Super cab axles exist? C'mon, man... everybody know's that's a myth started by Ford. I WISH I could find one....

Scout pieces from the II units already have a high knuckle with tie rod already at the top....however they protrude some 8" from the front of the axle. :rolleyes:

Static-XJ
August 27th, 2003, 17:50
Why not a pre 78 HP44? The radius arm mount didn't become the hollow cast ones until 78, so they should come right off on the eariler ones. Just found a set of axles from a 77 F150 that I'm eyeing.

rockwerks
August 27th, 2003, 18:28
I've seen a few folks use the HP pumkin from the Ford, and retube it to waggy width. This allows use of waggy shafts instead of custom shafts and a High pinion pumkin instead of the waggy's LP pumkin.

You mean like this?...76 ford HP cut off c brackets and narrowed to fit waggy



http://fototime.com/{9640A0F0-5250-4F61-9CA5-13182112D2D4}/picture.JPG

motorman
August 29th, 2003, 04:30
All this talk about 44's versus dumping money in a 30 has got me thinkin.

I have the opportunity to buy a '76/'77 Bronco axel, disks etc. complete. Rare per FarmerMatt.

My only question is I currently have a XJ Dana 44 in the rear. If I wanted to keep that can I get 5 on 5.5 studded axels from a stock source? Or is there a source for 5 on 4.5 for the front? Or the third option is to go totally FarmerMatt style and get a 9", just don't know how readily available they are(the one that came with the front axel is gone so don't ask).

CRASH
August 29th, 2003, 06:53
Swapping the rear to 5 on 5.5 is easy, just call Dutchmann axles in Portland.
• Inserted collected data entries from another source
### config.mk
export PLATFORM = sky130hd
export DESIGN_NAME = pwr_rail_seq
export DESIGN_NICKNAME = d
export VERILOG_FILES = /design/src/rtl/pwrseq_pkg.sv /design/src/rtl/pseq_timer.sv /design/src/rtl/pseq_ctrl.sv /design/src/rtl/pseq_chan.sv /design/src/rtl/pwr_rail_seq.sv
export SDC_FILE = /design/constraint.sdc
export NUM_CORES = 1
export LEC_CHECK = 0
export BUFFER_PORTS_ARGS = -buffer_cell sky130_fd_sc_hd__buf_2
export CORE_MARGIN = 5
export CORE_UTILIZATION = 25
export CTS_BUF_LIST = sky130_fd_sc_hd__clkbuf_8
export CTS_CLUSTER_SIZE = 40
export DETAILED_ROUTE_END_ITERATION = 8
export PLACE_DENSITY = 0.52
export SKIP_CTS_REPAIR_TIMING = 1
export SYNTH_ARGS = -nofsm -noshare
export SYNTH_HDL_FRONTEND = slang
export SYNTH_SLANG_ARGS = --single-unit
### constraint.sdc
create_clock -name clk -period 3.11 [get_ports clk]
set_input_delay 0.1555 -clock clk [delete_from_list [all_inputs] [get_ports clk]]
set_output_delay 0.1555 -clock clk [all_outputs]
set_load 0.01 [all_outputs]
### src/rtl/pwrseq_pkg.sv
package pwrseq_pkg;

  typedef enum logic [2:0] {
    PS_OFF    = 3'd0,
    PS_SETTLE = 3'd1,
    PS_UP     = 3'd2,
    PS_ON     = 3'd3,
    PS_DOWN   = 3'd4
  } pseq_state_t;

endpackage

### src/rtl/pseq_timer.sv
module pseq_timer #(
  parameter int CNT_W = 6
) (
  input  logic             clk,
  input  logic             rst,
  input  logic             step_up,
  input  logic             step_dn,
  output logic [CNT_W-1:0] cnt,
  output logic             at_top,
  output logic             at_bot
);

  localparam logic [CNT_W-1:0] TOP = {CNT_W{1'b1}};

  assign at_top = (cnt == TOP);
  assign at_bot = (cnt == '0);

  always_ff @(posedge clk) begin
    if (rst) begin
      cnt <= '0;
    end else if (step_up && !at_top) begin
      cnt <= cnt + 1'b1;
    end else if (step_dn && !at_bot) begin
      cnt <= cnt - 1'b1;
    end
  end

  // saturation at both ends
  a_r5_hold_top: assert property (@(posedge clk) disable iff (rst)
    (at_top && step_up && !step_dn) |=> at_top);
  a_r5_hold_bot: assert property (@(posedge clk) disable iff (rst)
    (at_bot && step_dn && !step_up) |=> at_bot);

endmodule

### src/rtl/pseq_ctrl.sv
module pseq_ctrl
  import pwrseq_pkg::*;
#(
  parameter int SETTLE_TICKS = 5
) (
  input  logic        clk,
  input  logic        rst,
  input  logic        tick,
  input  logic        on_req,
  input  logic        off_req,
  input  logic        at_top,
  input  logic        at_bot,
  output pseq_state_t st,
  output logic        step_up,
  output logic        step_dn,
  output logic        done
);

  localparam int SW = $clog2(SETTLE_TICKS + 1);
  localparam logic [SW-1:0] LAST = SW'(SETTLE_TICKS - 1);

  logic [SW-1:0] sc;
  logic          on_only;

  assign on_only = on_req && !off_req;
  assign step_up = (st == PS_UP) && tick && !off_req;
  assign step_dn = (st == PS_DOWN) && tick && !on_only;

  always_ff @(posedge clk) begin
    if (rst) begin
      st   <= PS_OFF;
      sc   <= '0;
      done <= 1'b0;
    end else begin
      done <= 1'b0;
      case (st)
        PS_OFF: begin
          if (on_only) begin
            st <= PS_SETTLE;
            sc <= '0;
          end
        end
        PS_SETTLE: begin
          if (off_req) begin
            st <= PS_OFF;
            sc <= '0;
          end else if (tick) begin
            if (sc == LAST) begin
              st <= PS_UP;
              sc <= '0;
            end else begin
              sc <= sc + 1'b1;
            end
          end
        end
        PS_UP: begin
          if (off_req) begin
            st <= PS_DOWN;
          end else if (tick && at_top) begin
            st   <= PS_ON;
            done <= 1'b1;
          end
        end
        PS_ON: begin
          if (off_req) st <= PS_DOWN;
        end
        PS_DOWN: begin
          if (on_only) begin
            st <= PS_UP;
          end else if (tick && at_bot) begin
            st   <= PS_OFF;
            done <= 1'b1;
          end
        end
        default: st <= PS_OFF;
      endcase
    end
  end

  // settling count never passes its last value
  a_r2_settle_range: assert property (@(posedge clk) disable iff (rst)
    sc <= LAST);
  // done only lands in a resting state
  a_r6_done_rest: assert property (@(posedge clk) disable iff (rst)
    done |-> (st == PS_ON || st == PS_OFF));
  // done lasts a single cycle
  a_r6_done_single: assert property (@(posedge clk) disable iff (rst)
    done |=> !done);

endmodule

### src/rtl/pseq_chan.sv
module pseq_chan #(
  parameter int CNT_W = 6
) (
  input  logic             clk,
  input  logic             rst,
  input  logic             step_up,
  input  logic             step_dn,
  input  logic [CNT_W-1:0] cnt,
  input  logic [CNT_W-1:0] dly,
  output logic             en
);

  always_ff @(posedge clk) begin
    if (rst) begin
      en <= 1'b0;
    end else if (step_up) begin
      en <= en | (cnt >= dly);
    end else if (step_dn) begin
      en <= en & (cnt > dly);
    end
  end

  // no falling edge while stepping up
  a_r3_up_no_fall: assert property (@(posedge clk) disable iff (rst)
    step_up |=> !($past(en) && !en));
  // no rising edge while stepping down
  a_r4_dn_no_rise: assert property (@(posedge clk) disable iff (rst)
    step_dn |=> !(!$past(en) && en));

endmodule

### src/rtl/pwr_rail_seq.sv
module pwr_rail_seq
  import pwrseq_pkg::*;
#(
  parameter int CNT_W        = 6,
  parameter int SETTLE_TICKS = 5
) (
  input  logic             clk,
  input  logic             rst,
  input  logic             tick_1k,
  input  logic             pwr_on_req,
  input  logic             pwr_off_req,
  input  logic [CNT_W-1:0] dly_lin,
  input  logic [CNT_W-1:0] dly_cv1,
  input  logic [CNT_W-1:0] dly_cv2,
  input  logic [CNT_W-1:0] dly_cv3,
  input  logic [CNT_W-1:0] dly_rst,
  output logic [3:0]       rail_en,
  output logic             sys_rst_n,
  output logic             seq_done
);

  localparam int NCH = 5;

  pseq_state_t      st;
  logic             step_up, step_dn, at_top, at_bot;
  logic [CNT_W-1:0] cnt;
  logic [CNT_W-1:0] dly_arr [NCH];
  logic [NCH-1:0]   en_all;

  assign dly_arr[0] = dly_lin;
  assign dly_arr[1] = dly_cv1;
  assign dly_arr[2] = dly_cv2;
  assign dly_arr[3] = dly_cv3;
  assign dly_arr[4] = dly_rst;

  pseq_ctrl #(.SETTLE_TICKS(SETTLE_TICKS)) u_ctrl (
    .clk     (clk),
    .rst     (rst),
    .tick    (tick_1k),
    .on_req  (pwr_on_req),
    .off_req (pwr_off_req),
    .at_top  (at_top),
    .at_bot  (at_bot),
    .st      (st),
    .step_up (step_up),
    .step_dn (step_dn),
    .done    (seq_done)
  );

  pseq_timer #(.CNT_W(CNT_W)) u_timer (
    .clk     (clk),
    .rst     (rst),
    .step_up (step_up),
    .step_dn (step_dn),
    .cnt     (cnt),
    .at_top  (at_top),
    .at_bot  (at_bot)
  );

  for (genvar g = 0; g < NCH; g++) begin : g_chan
    pseq_chan #(.CNT_W(CNT_W)) u_chan (
      .clk     (clk),
      .rst     (rst),
      .step_up (step_up),
      .step_dn (step_dn),
      .cnt     (cnt),
      .dly     (dly_arr[g]),
      .en      (en_all[g])
    );
  end

  assign rail_en   = en_all[3:0];
  assign sys_rst_n = en_all[4];

  // outputs move only on tick cycles
  a_r10_tick_only: assert property (@(posedge clk) disable iff (rst)
    !tick_1k |=> $stable(en_all));
  // the off state is fully quiet
  a_r1_off_quiet: assert property (@(posedge clk) disable iff (rst)
    (st == PS_OFF) |-> (en_all == '0 && cnt == '0));
  // nothing turns on during the settling wait
  a_r2_settle_quiet: assert property (@(posedge clk) disable iff (rst)
    (st == PS_SETTLE) |-> (en_all == '0));

endmodule
<file path="config.mk">
export PLATFORM = sky130hd
export DESIGN_NAME = delay_tap_stepper
export DESIGN_NICKNAME = d
export VERILOG_FILES = /design/src/rtl/tap_pkg.sv /design/src/rtl/tap_seq.sv /design/src/rtl/tap_reg.sv /design/src/rtl/delay_tap_stepper.sv
export SDC_FILE = /design/constraint.sdc
export NUM_CORES = 1
export LEC_CHECK = 0
export CORE_MARGIN = 2
export CORE_UTILIZATION = 58
export CTS_CLUSTER_DIAMETER = 80
export DETAILED_ROUTE_END_ITERATION = 12
export PLACE_DENSITY = 0.91
export SYNTH_ARGS = -nofsm -noshare
export SYNTH_HDL_FRONTEND = slang
export SYNTH_HIERARCHICAL = 1
export SYNTH_SLANG_ARGS = --single-unit
</file>
<file path="constraint.sdc">
create_clock -name clk -period 5.4 [get_ports clk]
set_input_delay 1.08 -clock clk [delete_from_list [all_inputs] [get_ports clk]]
set_output_delay 1.08 -clock clk [all_outputs]
set_load 0.01 [all_outputs]
</file>
File: src/rtl/hc_msg_queue.sv
module hc_msg_queue #(
  parameter int DEPTH = 8,
  parameter int MSG_W = 34,
  localparam int IW = (DEPTH > 1) ? $clog2(DEPTH) : 1,
  localparam int CW = $clog2(DEPTH + 1)
) (
  input  logic                   clk,
  input  logic                   rst,
  input  logic                   wr_en,
  input  logic [MSG_W-1:0]       wr_msg,
  input  logic                   rd_en,
  input  logic [IW-1:0]          rd_idx,
  output logic [DEPTH-1:0]       ent_valid,
  output logic [DEPTH*MSG_W-1:0] ent_msg,
  output logic                   full
);

  logic [MSG_W-1:0] slot [DEPTH];
  logic [CW-1:0]    cnt;
  logic [CW-1:0]    wpos;

  assign full = (cnt == CW'(DEPTH));
  assign wpos = rd_en ? cnt - CW'(1) : cnt;

  generate
    for (genvar i = 0; i < DEPTH; i++) begin : g_ent
      assign ent_valid[i]              = (CW'(i) < cnt);
      assign ent_msg[i*MSG_W +: MSG_W] = slot[i];
    end
  endgenerate

  // slot 0 is always the oldest entry; a removal closes the gap
  always_ff @(posedge clk) begin
    if (rd_en) begin
      for (int i = 0; i < DEPTH - 1; i++) begin
        if (IW'(i) >= rd_idx) slot[i] <= slot[i+1];
      end
    end
    if (wr_en) slot[IW'(wpos)] <= wr_msg;
  end

  always_ff @(posedge clk) begin
    if (rst) cnt <= '0;
    else     cnt <= cnt + CW'(wr_en) - CW'(rd_en);
  end

  // occupancy never exceeds the depth
  a_r5_no_overflow: assert property (@(posedge clk) disable iff (rst)
    cnt <= CW'(DEPTH));

  // a full buffer is never written
  a_r5_no_write_full: assert property (@(posedge clk) disable iff (rst)
    full |-> !wr_en);

  // a removal always names a live entry
  a_r8_read_live: assert property (@(posedge clk) disable iff (rst)
    rd_en |-> (CW'(rd_idx) < cnt));

endmodule
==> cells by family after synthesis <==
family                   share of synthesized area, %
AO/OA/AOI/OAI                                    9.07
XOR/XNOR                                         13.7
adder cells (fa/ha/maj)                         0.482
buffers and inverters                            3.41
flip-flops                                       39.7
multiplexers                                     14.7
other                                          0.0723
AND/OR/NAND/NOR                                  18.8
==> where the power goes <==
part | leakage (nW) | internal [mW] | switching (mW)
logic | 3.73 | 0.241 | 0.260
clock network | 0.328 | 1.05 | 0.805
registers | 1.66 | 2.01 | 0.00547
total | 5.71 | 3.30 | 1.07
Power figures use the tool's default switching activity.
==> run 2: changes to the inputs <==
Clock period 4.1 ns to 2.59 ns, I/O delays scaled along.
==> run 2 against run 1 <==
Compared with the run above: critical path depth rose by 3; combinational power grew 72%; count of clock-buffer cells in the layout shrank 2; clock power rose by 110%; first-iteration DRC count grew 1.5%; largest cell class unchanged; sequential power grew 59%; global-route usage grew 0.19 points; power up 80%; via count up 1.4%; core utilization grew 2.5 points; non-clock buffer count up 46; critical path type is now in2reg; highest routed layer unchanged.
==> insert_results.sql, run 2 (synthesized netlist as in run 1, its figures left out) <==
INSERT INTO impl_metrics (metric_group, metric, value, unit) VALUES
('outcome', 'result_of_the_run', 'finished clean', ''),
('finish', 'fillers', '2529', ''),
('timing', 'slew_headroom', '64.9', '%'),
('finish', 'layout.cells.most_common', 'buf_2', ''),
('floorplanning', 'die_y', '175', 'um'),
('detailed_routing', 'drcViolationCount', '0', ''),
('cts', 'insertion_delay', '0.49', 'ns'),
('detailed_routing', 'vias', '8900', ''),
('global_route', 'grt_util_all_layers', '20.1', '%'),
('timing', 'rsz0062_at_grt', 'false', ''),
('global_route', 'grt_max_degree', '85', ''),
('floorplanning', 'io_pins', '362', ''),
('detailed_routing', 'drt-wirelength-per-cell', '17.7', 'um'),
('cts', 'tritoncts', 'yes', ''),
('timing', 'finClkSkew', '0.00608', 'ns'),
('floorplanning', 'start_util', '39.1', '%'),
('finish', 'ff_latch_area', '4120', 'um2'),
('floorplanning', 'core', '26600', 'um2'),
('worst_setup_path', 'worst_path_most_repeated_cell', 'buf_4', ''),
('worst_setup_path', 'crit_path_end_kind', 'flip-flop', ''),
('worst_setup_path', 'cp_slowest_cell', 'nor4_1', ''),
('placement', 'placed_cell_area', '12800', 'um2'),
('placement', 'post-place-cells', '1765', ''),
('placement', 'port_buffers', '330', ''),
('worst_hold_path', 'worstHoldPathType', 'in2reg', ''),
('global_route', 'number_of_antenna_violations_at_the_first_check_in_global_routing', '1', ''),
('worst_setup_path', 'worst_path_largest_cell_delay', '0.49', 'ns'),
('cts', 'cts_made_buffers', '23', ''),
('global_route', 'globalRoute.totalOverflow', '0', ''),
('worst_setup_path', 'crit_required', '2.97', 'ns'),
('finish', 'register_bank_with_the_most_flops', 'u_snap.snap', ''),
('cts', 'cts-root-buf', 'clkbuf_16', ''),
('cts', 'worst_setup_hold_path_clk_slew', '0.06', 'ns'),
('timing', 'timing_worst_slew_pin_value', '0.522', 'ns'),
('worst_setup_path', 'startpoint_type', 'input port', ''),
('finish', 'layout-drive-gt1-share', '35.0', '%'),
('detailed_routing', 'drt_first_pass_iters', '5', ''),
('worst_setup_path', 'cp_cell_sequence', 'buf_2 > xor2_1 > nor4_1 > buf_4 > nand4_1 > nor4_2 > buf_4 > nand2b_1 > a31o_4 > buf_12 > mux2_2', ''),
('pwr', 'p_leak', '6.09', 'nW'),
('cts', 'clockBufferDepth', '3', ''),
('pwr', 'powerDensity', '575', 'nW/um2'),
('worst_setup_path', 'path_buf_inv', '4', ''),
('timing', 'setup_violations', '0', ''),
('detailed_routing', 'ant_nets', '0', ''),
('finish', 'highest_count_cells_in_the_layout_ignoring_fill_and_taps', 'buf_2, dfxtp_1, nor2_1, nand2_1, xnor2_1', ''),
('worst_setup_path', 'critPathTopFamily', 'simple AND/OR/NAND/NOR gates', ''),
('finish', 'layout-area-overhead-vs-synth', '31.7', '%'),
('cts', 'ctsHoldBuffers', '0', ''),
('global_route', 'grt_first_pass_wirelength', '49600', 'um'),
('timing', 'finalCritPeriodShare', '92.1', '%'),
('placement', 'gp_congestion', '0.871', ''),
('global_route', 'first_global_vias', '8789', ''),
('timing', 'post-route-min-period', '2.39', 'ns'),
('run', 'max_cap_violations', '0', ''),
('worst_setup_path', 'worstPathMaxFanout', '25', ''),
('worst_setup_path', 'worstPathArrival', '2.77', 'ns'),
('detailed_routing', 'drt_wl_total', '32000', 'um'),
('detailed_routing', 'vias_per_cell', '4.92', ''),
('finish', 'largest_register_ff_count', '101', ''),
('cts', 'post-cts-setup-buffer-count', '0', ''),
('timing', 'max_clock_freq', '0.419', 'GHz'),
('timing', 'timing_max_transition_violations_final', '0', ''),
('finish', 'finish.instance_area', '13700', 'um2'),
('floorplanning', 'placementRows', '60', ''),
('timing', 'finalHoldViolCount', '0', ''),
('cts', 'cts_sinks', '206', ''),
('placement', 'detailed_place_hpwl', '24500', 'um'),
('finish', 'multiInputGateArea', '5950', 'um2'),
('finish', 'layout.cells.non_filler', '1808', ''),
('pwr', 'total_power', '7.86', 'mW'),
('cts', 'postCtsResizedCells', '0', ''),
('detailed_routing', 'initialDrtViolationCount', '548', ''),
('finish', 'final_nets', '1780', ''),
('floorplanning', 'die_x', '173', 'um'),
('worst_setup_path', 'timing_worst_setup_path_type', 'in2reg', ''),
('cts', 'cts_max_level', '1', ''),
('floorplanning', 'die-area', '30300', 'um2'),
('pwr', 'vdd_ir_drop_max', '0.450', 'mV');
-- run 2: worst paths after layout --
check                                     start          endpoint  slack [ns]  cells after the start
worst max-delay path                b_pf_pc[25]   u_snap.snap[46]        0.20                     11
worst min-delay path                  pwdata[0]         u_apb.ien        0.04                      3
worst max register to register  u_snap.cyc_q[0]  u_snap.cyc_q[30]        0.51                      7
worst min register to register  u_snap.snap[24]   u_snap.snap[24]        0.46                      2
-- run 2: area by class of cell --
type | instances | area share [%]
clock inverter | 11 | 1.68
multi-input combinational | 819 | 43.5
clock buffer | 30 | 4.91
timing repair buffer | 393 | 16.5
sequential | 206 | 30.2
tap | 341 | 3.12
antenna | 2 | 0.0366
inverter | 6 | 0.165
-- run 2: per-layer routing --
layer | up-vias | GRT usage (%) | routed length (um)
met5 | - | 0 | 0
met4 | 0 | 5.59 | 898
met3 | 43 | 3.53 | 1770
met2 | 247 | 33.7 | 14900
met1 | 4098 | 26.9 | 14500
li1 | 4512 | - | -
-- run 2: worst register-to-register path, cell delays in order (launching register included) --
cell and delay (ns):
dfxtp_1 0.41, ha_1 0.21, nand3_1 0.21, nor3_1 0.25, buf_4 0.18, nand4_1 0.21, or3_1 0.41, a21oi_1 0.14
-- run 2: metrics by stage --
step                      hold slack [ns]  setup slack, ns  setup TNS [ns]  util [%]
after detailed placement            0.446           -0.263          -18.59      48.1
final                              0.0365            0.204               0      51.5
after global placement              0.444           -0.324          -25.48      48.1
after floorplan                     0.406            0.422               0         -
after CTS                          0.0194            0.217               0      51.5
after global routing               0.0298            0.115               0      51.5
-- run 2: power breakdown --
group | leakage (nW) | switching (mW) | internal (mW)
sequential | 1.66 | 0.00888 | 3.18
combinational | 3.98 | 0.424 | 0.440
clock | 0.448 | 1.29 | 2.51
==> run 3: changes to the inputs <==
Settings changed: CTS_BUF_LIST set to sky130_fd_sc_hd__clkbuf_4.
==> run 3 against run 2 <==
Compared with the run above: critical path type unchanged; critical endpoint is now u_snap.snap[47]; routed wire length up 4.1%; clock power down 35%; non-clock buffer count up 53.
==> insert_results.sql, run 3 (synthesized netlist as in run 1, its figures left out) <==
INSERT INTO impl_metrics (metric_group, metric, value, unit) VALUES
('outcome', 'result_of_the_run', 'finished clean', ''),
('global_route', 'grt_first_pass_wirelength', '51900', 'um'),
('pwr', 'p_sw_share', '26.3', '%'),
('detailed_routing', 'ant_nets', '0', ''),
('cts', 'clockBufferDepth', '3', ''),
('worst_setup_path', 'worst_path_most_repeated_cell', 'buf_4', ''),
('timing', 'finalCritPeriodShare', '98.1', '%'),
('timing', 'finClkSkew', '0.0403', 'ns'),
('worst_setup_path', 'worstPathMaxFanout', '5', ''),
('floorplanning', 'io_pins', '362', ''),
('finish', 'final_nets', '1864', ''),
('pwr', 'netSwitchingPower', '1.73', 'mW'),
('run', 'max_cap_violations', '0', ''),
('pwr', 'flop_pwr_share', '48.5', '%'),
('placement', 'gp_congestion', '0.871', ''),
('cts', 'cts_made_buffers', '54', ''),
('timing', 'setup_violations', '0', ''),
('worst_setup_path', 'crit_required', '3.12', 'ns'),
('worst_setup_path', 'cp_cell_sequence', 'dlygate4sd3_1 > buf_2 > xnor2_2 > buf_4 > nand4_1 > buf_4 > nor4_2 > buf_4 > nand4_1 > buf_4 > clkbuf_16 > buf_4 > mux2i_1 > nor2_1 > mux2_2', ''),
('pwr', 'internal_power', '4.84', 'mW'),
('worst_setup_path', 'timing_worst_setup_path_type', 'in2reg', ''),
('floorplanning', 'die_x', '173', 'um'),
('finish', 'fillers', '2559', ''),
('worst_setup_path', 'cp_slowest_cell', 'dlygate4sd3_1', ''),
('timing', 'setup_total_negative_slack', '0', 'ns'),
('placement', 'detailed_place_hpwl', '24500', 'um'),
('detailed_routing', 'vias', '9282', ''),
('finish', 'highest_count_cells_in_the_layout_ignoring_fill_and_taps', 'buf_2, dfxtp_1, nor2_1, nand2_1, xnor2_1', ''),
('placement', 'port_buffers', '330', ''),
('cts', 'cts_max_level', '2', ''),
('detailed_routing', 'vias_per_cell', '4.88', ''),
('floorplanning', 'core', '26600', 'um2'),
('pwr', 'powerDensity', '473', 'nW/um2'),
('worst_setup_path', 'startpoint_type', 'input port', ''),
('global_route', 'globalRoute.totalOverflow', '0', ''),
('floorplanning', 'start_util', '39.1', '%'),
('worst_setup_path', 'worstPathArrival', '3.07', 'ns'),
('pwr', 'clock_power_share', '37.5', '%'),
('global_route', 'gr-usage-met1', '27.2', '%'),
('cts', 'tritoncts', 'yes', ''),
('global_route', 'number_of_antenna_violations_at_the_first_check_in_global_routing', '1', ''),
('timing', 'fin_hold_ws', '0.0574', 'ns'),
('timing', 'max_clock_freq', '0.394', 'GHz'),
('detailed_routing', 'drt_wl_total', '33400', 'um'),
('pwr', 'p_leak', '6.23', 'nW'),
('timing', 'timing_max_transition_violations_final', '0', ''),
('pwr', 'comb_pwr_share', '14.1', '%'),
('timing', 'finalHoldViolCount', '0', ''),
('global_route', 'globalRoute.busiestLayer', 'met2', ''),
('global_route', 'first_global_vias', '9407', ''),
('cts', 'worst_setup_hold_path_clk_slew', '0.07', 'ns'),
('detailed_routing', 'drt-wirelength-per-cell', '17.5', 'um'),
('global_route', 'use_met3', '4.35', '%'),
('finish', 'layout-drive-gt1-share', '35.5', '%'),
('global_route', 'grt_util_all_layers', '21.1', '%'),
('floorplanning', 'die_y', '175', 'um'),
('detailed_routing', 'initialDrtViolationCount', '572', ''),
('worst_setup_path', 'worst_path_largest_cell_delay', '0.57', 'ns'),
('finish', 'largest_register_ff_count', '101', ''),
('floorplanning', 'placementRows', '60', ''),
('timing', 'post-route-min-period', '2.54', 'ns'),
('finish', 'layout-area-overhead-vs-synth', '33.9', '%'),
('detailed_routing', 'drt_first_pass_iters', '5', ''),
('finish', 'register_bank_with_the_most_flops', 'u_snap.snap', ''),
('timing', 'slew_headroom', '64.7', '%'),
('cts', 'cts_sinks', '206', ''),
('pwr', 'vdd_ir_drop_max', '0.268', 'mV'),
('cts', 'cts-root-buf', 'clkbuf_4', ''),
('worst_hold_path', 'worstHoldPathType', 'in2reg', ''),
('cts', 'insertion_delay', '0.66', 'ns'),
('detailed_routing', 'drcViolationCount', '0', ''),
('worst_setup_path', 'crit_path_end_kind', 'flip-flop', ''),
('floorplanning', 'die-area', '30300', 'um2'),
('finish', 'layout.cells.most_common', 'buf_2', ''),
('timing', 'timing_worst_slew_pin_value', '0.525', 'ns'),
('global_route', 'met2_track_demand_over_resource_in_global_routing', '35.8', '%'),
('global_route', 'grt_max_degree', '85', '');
They can hook you up with a set of axles, with new bearings pressed on for a shade over $300. They are about 40% stronger than stock (deeper induction hardening, different alloy)

BTW, my front 44 is from a 1972 F-100. I've cut it to Waggy width, and use Chevy outers, with Chevy/Waggy stubs and the C-clip fits just fine. The key is swapping the stub shafts along with the outers.